* **Problem to solve**: Would you please copy each line of the listing that mentions "refreshEnd"?

* **Supplied material**:
<file path="src/design/z80BusPkg.sv">
// Bus function codes, T-state codes and pin widths shared by every stage of the bus unit
`default_nettype none

package z80BusPkg;

    // --------------------
    // Pin widths
    // --------------------
    localparam int AddrWidth    = 16;   // A15..A0
    localparam int DataWidth    = 8;    // D7..D0
    localparam int RefreshWidth = 7;    // Counting part of the refresh address

    // --------------------
    // Cycle functions
    // --------------------
    // One code per kind of machine cycle the core can ask for
    typedef enum logic [2:0] {
        FuncFetch    = 3'd0,            // Opcode fetch, M1 cycle with refresh
        FuncMemRead  = 3'd1,            // Memory read
        FuncMemWrite = 3'd2,            // Memory write
        FuncIoRead   = 3'd3,            // Port read, one automatic wait
        FuncIoWrite  = 3'd4,            // Port write, one automatic wait
        FuncIntAck   = 3'd5             // Interrupt acknowledge fetch
    } busFuncT;

    // --------------------
    // T-states
    // --------------------
    // TwA is the automatic I/O wait, Tw1/Tw2 the two IntAck waits
    typedef enum logic [2:0] {
        TIdle = 3'd0,                   // No cycle on the bus
        T1    = 3'd1,
        T2    = 3'd2,
        TwA   = 3'd3,
        Tw1   = 3'd4,
        Tw2   = 3'd5,
        T3    = 3'd6,
        T4    = 3'd7
    } tStateT;

endpackage

`default_nettype wire

</file>
<file path="src/design/busStageIf.sv">
// One bus cycle handed from a pipeline stage to the next; upstream binds source, downstream sink
`timescale 1ns/100ps
`default_nettype none

interface busStageIf;
    import z80BusPkg::*;

    logic                 valid;        // Stage holds a live cycle
    busFuncT              func;         // Cycle function
    tStateT               tState;       // T-state as seen by this stage
    logic [AddrWidth-1:0] addr;         // Cycle address
    logic [DataWidth-1:0] wdata;        // Byte to write

    // Upstream stage owns every field
    modport source (
        output valid,
        output func,
        output tState,
        output addr,
        output wdata
    );

    // No back-pressure, the next stage only listens
    modport sink (
        input valid,
        input func,
        input tState,
        input addr,
        input wdata
    );

endinterface

`default_nettype wire

</file>
<file path="src/design/cycleLauncher.sv">
// First bus stage: takes a request pulse, holds it for the sequencer and owns the BUSRQ grant
`timescale 1ns/100ps
`default_nettype none

module cycleLauncher (
    input  wire                             setM1,      // T-state clock
    input  wire                             arstN,
    input  wire                             req,        // One-clock request pulse
    input  wire z80BusPkg::busFuncT         func,
    input  wire [z80BusPkg::AddrWidth-1:0]  addr,
    input  wire [z80BusPkg::DataWidth-1:0]  wdata,
    input  wire                             busrq,      // External bus request
    input  wire                             seqBusy,    // Sequencer holds a cycle
    input  wire                             lastState,  // Sequencer in final T-state
    output logic                            ready,      // Request would be taken
    output logic                            busack,     // Bus granted away
    busStageIf.source                       launch
);
    import z80BusPkg::*;

    logic idle;             // Nothing in flight, bus still ours
    logic accept;           // Request taken this clock
    logic take;             // Sequencer loads the held cycle
    logic sampleEn;         // BUSRQ sampling point
    logic busrqLatch;       // BUSRQ as sampled

    assign idle     = ~launch.valid & ~seqBusy & ~busack;
    assign ready    = idle & ~busrqLatch;               // Pending grant blocks requests
    assign accept   = req & ready;
    assign take     = launch.valid & (~seqBusy | lastState);
    // A request on an idle clock wins over the grant
    assign sampleEn = lastState | (idle & ~accept);

    assign launch.tState = TIdle;                       // T-states start in the sequencer

    // --------------------
    // Request holding
    // --------------------
    always_ff @(posedge setM1 or negedge arstN) begin
        if (!arstN) begin
            launch.valid <= 1'b0;
        end else if (accept) begin
            launch.valid <= 1'b1;
        end else if (take) begin
            launch.valid <= 1'b0;                       // Handed to the sequencer
        end
    end

    always_ff @(posedge setM1) begin
        if (accept) begin
            launch.func  <= func;
            launch.addr  <= addr;
            launch.wdata <= wdata;
        end
    end

    // --------------------
    // Bus grant
    // --------------------
    // BUSACK trails the sampled BUSRQ by one clock so the pins are clear first
    always_ff @(posedge setM1 or negedge arstN) begin
        if (!arstN) begin
            busrqLatch <= 1'b0;
            busack     <= 1'b0;
        end else begin
            if (busack || sampleEn) begin
                busrqLatch <= busrq;                    // Tracked every clock while granted
            end
            busack <= busrqLatch;
        end
    end

endmodule

`default_nettype wire

</file>
<file path="src/design/padLatch.sv">
// Fourth bus stage: address and data pad latches, refresh counter, read data return and done
`timescale 1ns/100ps
`default_nettype none

module padLatch (
    input  wire                             setM1,
    input  wire                             arstN,
    busStageIf.sink                         pin,
    input  wire                             addrWe,
    input  wire                             refreshSel,
    input  wire                             dataOeRaw,
    input  wire                             dataCapture,
    input  wire                             cycleEnd,
    input  wire                             busack,
    input  wire [z80BusPkg::DataWidth-1:0]  dataIn,
    output logic [z80BusPkg::AddrWidth-1:0] addrOut,
    output logic                            addrOe,
    output logic [z80BusPkg::DataWidth-1:0] dataOut,
    output logic                            dataOe,
    output logic                            ctrlOe,
    output logic [z80BusPkg::DataWidth-1:0] rdata,      // Last read byte
    output logic                            done        // Cycle finished on the pins
);
    import z80BusPkg::*;

    logic [AddrWidth-1:0]    addrLatch;     // Address held past the cycle
    logic [RefreshWidth-1:0] refreshCnt;
    logic [DataWidth-1:0]    wdataLatch;
    logic [DataWidth-1:0]    capLatch;      // Byte sampled off the data pins
    logic                    addrLoad;
    logic                    isWrite;
    logic                    refreshEnd;    // Fetch or IntAck leaving T4

    assign addrLoad   = addrWe && pin.valid;
    assign isWrite    = (pin.func == FuncMemWrite) || (pin.func == FuncIoWrite);
    assign refreshEnd = cycleEnd && (pin.tState == T4);     // Only refresh cycles end in T4

    // --------------------
    // Pad drivers
    // --------------------
    // Latch is transparent in T1 so the address is out with the first strobe
    assign addrOut = refreshSel ? {{(AddrWidth-RefreshWidth){1'b0}}, refreshCnt}
                   : (addrLoad ? pin.addr : addrLatch);
    assign dataOut = (addrLoad && isWrite) ? pin.wdata : wdataLatch;

    // Granted bus means every driver released
    assign addrOe = ~busack;
    assign ctrlOe = ~busack;
    assign dataOe = dataOeRaw & ~busack;

    // --------------------
    // Latches
    // --------------------
    always_ff @(posedge setM1) begin
        if (addrLoad) begin
            addrLatch <= pin.addr;
        end
        if (addrLoad && isWrite) begin
            wdataLatch <= pin.wdata;
        end
        if (dataCapture) begin
            capLatch <= dataIn;         // Last clock of the capture state wins
        end
        // rdata moves only at cycle end, stable until the next done
        if (cycleEnd && !isWrite) begin
            rdata <= dataCapture ? dataIn : capLatch;
        end
    end

    always_ff @(posedge setM1 or negedge arstN) begin
        if (!arstN) begin
            refreshCnt <= '0;
            done       <= 1'b0;
        end else begin
            done <= cycleEnd;
            if (refreshEnd) begin
                refreshCnt <= refreshCnt + 1'b1;    // Wraps at 128
            end
        end
    end

endmodule

`default_nettype wire

</file>
<file path="src/design/pinControl.sv">
// Third bus stage: decodes function and T-state into registered strobes and pad-latch controls
`timescale 1ns/100ps
`default_nettype none

module pinControl (
    input  wire         setM1,
    input  wire         arstN,
    busStageIf.sink     seq,
    busStageIf.source   pin,            // Same cycle, aligned with the pins
    output logic        m1,
    output logic        mreq,
    output logic        iorq,
    output logic        rd,
    output logic        wr,
    output logic        rfsh,
    output logic        addrWe,         // Pins in T1, address pad load
    output logic        refreshSel,     // Address pads show refresh address
    output logic        dataOeRaw,      // Data pads driven, before grant gating
    output logic        dataCapture,    // Read data sampled at end of this clock
    output logic        cycleEnd        // Pins in the final T-state
);
    import z80BusPkg::*;

    logic inT1, inT2, inTwA, inTw1, inTw2, inT3, inT4;     // Decoded T-state
    logic m1Nx, mreqNx, iorqNx, rdNx, wrNx, rfshNx;        // Strobes for next clock
    logic dataOeNx, captureNx, endNx;

    assign inT1  = seq.valid && (seq.tState == T1);
    assign inT2  = seq.tState == T2;
    assign inTwA = seq.tState == TwA;
    assign inTw1 = seq.tState == Tw1;
    assign inTw2 = seq.tState == Tw2;
    assign inT3  = seq.tState == T3;
    assign inT4  = seq.tState == T4;

    // --------------------
    // Strobe table
    // --------------------
    always_comb begin
        m1Nx      = 1'b0;
        mreqNx    = 1'b0;
        iorqNx    = 1'b0;
        rdNx      = 1'b0;
        wrNx      = 1'b0;
        rfshNx    = 1'b0;
        dataOeNx  = 1'b0;
        captureNx = 1'b0;
        endNx     = 1'b0;
        case (seq.func)
            FuncFetch: begin
                m1Nx      = inT1 | inT2;
                mreqNx    = inT1 | inT2 | inT3 | inT4;   // Opcode then refresh
                rdNx      = inT1 | inT2;
                rfshNx    = inT3 | inT4;
                captureNx = inT2;                       // Opcode taken leaving T2
                endNx     = inT4;
            end
            FuncMemRead: begin
                mreqNx    = inT1 | inT2 | inT3;
                rdNx      = inT1 | inT2 | inT3;
                captureNx = inT3;
                endNx     = inT3;
            end
            FuncMemWrite: begin
                mreqNx    = inT1 | inT2 | inT3;
                wrNx      = inT2 | inT3;                // Data settles in T1 first
                dataOeNx  = inT1 | inT2 | inT3;
                endNx     = inT3;
            end
            FuncIoRead: begin
                iorqNx    = inT2 | inTwA | inT3;
                rdNx      = inT2 | inTwA | inT3;
                captureNx = inT3;
                endNx     = inT3;
            end
            FuncIoWrite: begin
                iorqNx    = inT2 | inTwA | inT3;
                wrNx      = inT2 | inTwA | inT3;
                dataOeNx  = inT1 | inT2 | inTwA | inT3;
                endNx     = inT3;
            end
            FuncIntAck: begin
                m1Nx      = inT1 | inT2 | inTw1 | inTw2;
                iorqNx    = inTw2;                      // Vector read window
                mreqNx    = inT3 | inT4;
                rfshNx    = inT3 | inT4;
                captureNx = inTw2;
                endNx     = inT4;
            end
            default: ;
        endcase
    end

    // --------------------
    // Pin registers
    // --------------------
    always_ff @(posedge setM1 or negedge arstN) begin
        if (!arstN) begin
            {m1, mreq, iorq, rd, wr, rfsh} <= '0;
            {addrWe, refreshSel, dataOeRaw, dataCapture, cycleEnd} <= '0;
            pin.valid  <= 1'b0;
            pin.tState <= TIdle;
        end else begin
            {m1, mreq, iorq, rd, wr, rfsh} <= {m1Nx, mreqNx, iorqNx, rdNx, wrNx, rfshNx};
            addrWe      <= inT1;
            refreshSel  <= rfshNx;                      // Refresh address under RFSH
            dataOeRaw   <= dataOeNx;
            dataCapture <= captureNx;
            cycleEnd    <= endNx;
            pin.valid   <= seq.valid;
            pin.tState  <= seq.tState;
        end
    end

    always_ff @(posedge setM1) begin
        pin.func  <= seq.func;
        pin.addr  <= seq.addr;
        pin.wdata <= seq.wdata;
    end

endmodule

`default_nettype wire

</file>
<file path="src/design/tStateSequencer.sv">
// Second bus stage: walks the T-states of each cycle function and stretches it on WAIT
`timescale 1ns/100ps
`default_nettype none

module tStateSequencer (
    input  wire         setM1,
    input  wire         arstN,
    input  wire         mwait,          // WAIT pin, high stretches the cycle
    busStageIf.sink     launch,
    busStageIf.source   seq,
    output logic        seqBusy,        // Any T-state but idle
    output logic        lastState       // Final T-state of the cycle
);
    import z80BusPkg::*;

    tStateT waitState;                  // Where WAIT is tested
    tStateT lastT;                      // Final state of this function
    tStateT nextState;
    logic   holdWait;                   // Repeat the current state
    logic   load;                       // Start the launched cycle in T1

    // --------------------
    // Per-function shape
    // --------------------
    always_comb begin
        case (seq.func)
            FuncIoRead,
            FuncIoWrite: waitState = TwA;
            FuncIntAck:  waitState = Tw2;
            default:     waitState = T2;        // Fetch and memory cycles
        endcase
    end

    // Fetch and IntAck carry the refresh half, so they end in T4
    assign lastT = (seq.func == FuncFetch || seq.func == FuncIntAck) ? T4 : T3;

    assign seq.valid = (seq.tState != TIdle);
    assign seqBusy   = seq.valid;
    assign lastState = seq.valid && (seq.tState == lastT);
    assign holdWait  = mwait && (seq.tState == waitState);
    assign load      = launch.valid && (!seq.valid || lastState);   // No idle clock between

    // --------------------
    // Next state
    // --------------------
    always_comb begin
        case (seq.tState)
            TIdle: nextState = TIdle;
            T1:    nextState = T2;
            T2: begin
                if (seq.func == FuncIoRead || seq.func == FuncIoWrite) begin
                    nextState = TwA;
                end else if (seq.func == FuncIntAck) begin
                    nextState = Tw1;
                end else begin
                    nextState = T3;
                end
            end
            TwA:   nextState = T3;
            Tw1:   nextState = Tw2;
            Tw2:   nextState = T3;
            T3:    nextState = (lastT == T3) ? TIdle : T4;
            T4:    nextState = TIdle;
            default: nextState = TIdle;
        endcase
        if (holdWait) begin
            nextState = seq.tState;             // Wait state, same T-state again
        end
        if (load) begin
            nextState = T1;
        end
    end

    always_ff @(posedge setM1 or negedge arstN) begin
        if (!arstN) begin
            seq.tState <= TIdle;
        end else begin
            seq.tState <= nextState;
        end
    end

    // Cycle payload follows the cycle into T1
    always_ff @(posedge setM1) begin
        if (load) begin
            seq.func  <= launch.func;
            seq.addr  <= launch.addr;
            seq.wdata <= launch.wdata;
        end
    end

endmodule

`default_nettype wire

</file>
<file path="src/design/z80BusUnit.sv">
// Top of the external bus unit: wires the launcher, sequencer, pin and pad stages to the pins
`timescale 1ns/100ps
`default_nettype none

module z80BusUnit (
    input  wire                             setM1,      // One clock per T-state
    input  wire                             arstN,
    // Core side
    input  wire                             req,
    input  wire z80BusPkg::busFuncT         func,
    input  wire [z80BusPkg::AddrWidth-1:0]  addr,
    input  wire [z80BusPkg::DataWidth-1:0]  wdata,
    output wire                             ready,
    output wire                             done,
    output wire [z80BusPkg::DataWidth-1:0]  rdata,
    // Pin side
    input  wire                             mwait,
    input  wire                             busrq,
    input  wire [z80BusPkg::DataWidth-1:0]  dataIn,
    output wire                             m1,
    output wire                             mreq,
    output wire                             iorq,
    output wire                             rd,
    output wire                             wr,
    output wire                             rfsh,
    output wire                             busack,
    output wire [z80BusPkg::AddrWidth-1:0]  addrOut,
    output wire                             addrOe,
    output wire [z80BusPkg::DataWidth-1:0]  dataOut,
    output wire                             dataOe,
    output wire                             ctrlOe
);

    // --------------------
    // Stage links
    // --------------------
    busStageIf launchToSeq ();          // Latched request
    busStageIf seqToPin ();             // Current T-state
    busStageIf pinToPad ();             // T-state one clock later

    logic seqBusy;
    logic lastState;
    logic addrWe;
    logic refreshSel;
    logic dataOeRaw;
    logic dataCapture;
    logic cycleEnd;

    cycleLauncher uLauncher (
        .setM1     (setM1),
        .arstN     (arstN),
        .req       (req),
        .func      (func),
        .addr      (addr),
        .wdata     (wdata),
        .busrq     (busrq),
        .seqBusy   (seqBusy),
        .lastState (lastState),
        .ready     (ready),
        .busack    (busack),
        .launch    (launchToSeq.source)
    );

    tStateSequencer uSequencer (
        .setM1     (setM1),
        .arstN     (arstN),
        .mwait     (mwait),
        .launch    (launchToSeq.sink),
        .seq       (seqToPin.source),
        .seqBusy   (seqBusy),
        .lastState (lastState)
    );

    pinControl uPinControl (
        .setM1       (setM1),
        .arstN       (arstN),
        .seq         (seqToPin.sink),
        .pin         (pinToPad.source),
        .m1          (m1),
        .mreq        (mreq),
        .iorq        (iorq),
        .rd          (rd),
        .wr          (wr),
        .rfsh        (rfsh),
        .addrWe      (addrWe),
        .refreshSel  (refreshSel),
        .dataOeRaw   (dataOeRaw),
        .dataCapture (dataCapture),
        .cycleEnd    (cycleEnd)
    );

    padLatch uPadLatch (
        .setM1       (setM1),
        .arstN       (arstN),
        .pin         (pinToPad.sink),
        .addrWe      (addrWe),
        .refreshSel  (refreshSel),
        .dataOeRaw   (dataOeRaw),
        .dataCapture (dataCapture),
        .cycleEnd    (cycleEnd),
        .busack      (busack),
        .dataIn      (dataIn),
        .addrOut     (addrOut),
        .addrOe      (addrOe),
        .dataOut     (dataOut),
        .dataOe      (dataOe),
        .ctrlOe      (ctrlOe),
        .rdata       (rdata),
        .done        (done)
    );

endmodule

`default_nettype wire

</file>
<file path="config.mk">
export PLATFORM = sky130hd
export DESIGN_NAME = z80BusUnit
export DESIGN_NICKNAME = d
export VERILOG_FILES = /design/src/design/z80BusPkg.sv /design/src/design/busStageIf.sv /design/src/design/cycleLauncher.sv /design/src/design/padLatch.sv /design/src/design/pinControl.sv /design/src/design/tStateSequencer.sv /design/src/design/z80BusUnit.sv
export SDC_FILE = /design/constraint.sdc
export NUM_CORES = 1
export LEC_CHECK = 0
export ABC_CLOCK_PERIOD_IN_PS = 3700
export BUFFER_PORTS_ARGS = -buffer_cell sky130_fd_sc_hd__clkbuf_2
export CORE_AREA = 4 4 83 124
export CTS_CLUSTER_DIAMETER = 80
export CTS_CLUSTER_SIZE = 28
export DETAILED_ROUTE_END_ITERATION = 6
export DIE_AREA = 0 0 87 128
export HOLD_SLACK_MARGIN = 0.06
export PLACE_DENSITY_LB_ADDON = 0.15
export SETUP_SLACK_MARGIN = 0.4
export SYNTH_ARGS = -nofsm -noshare
export SYNTH_HDL_FRONTEND = slang
export SYNTH_SLANG_ARGS = --single-unit
</file>
<file path="constraint.sdc">
create_clock -name setM1 -period 3.7 [get_ports setM1]
set_clock_uncertainty 0.2 [all_clocks]
set_input_delay 0.37 -clock setM1 [delete_from_list [all_inputs] [get_ports setM1]]
set_output_delay 0.37 -clock setM1 [all_outputs]
set_load 0.02 [all_outputs]
</file>
==> results of run 1 <==
## power by group through the flow
stage | clock network (mW) | logic (mW) | registers (mW)
2_1_floorplan | 0 | 0.975 | 2.29
3_3_place_gp | 0 | 1.25 | 2.35
3_5_place_dp | 0 | 1.27 | 2.38
4_1_cts | 1.68 | 1.31 | 2.35
5_1_grt | 1.76 | 1.42 | 2.40
6_report | 1.64 | 1.30 | 2.34
## metal layers
layer	GRT usage, %	up-vias
li1	-	1423
met1	19.6	1347
met2	29.4	97
met3	5.14	19
met4	9.27	0
met5	0	-
## layout make-up
cell class,instances,area [um^2]
Tap cell,112,140
Fill cell,613,2710
Clock inverter,8,60.1
Sequential cell,149,3740
Multi-Input combinational cell,150,1180
Antenna cell,1,2.50
Clock buffer,24,536
Timing Repair Buffer,123,808
Inverter,7,26.3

* **Exercise output**:
    logic                    refreshEnd;    // Fetch or IntAck leaving T4
    assign refreshEnd = cycleEnd && (pin.tState == T4);     // Only refresh cycles end in T4
            if (refreshEnd) begin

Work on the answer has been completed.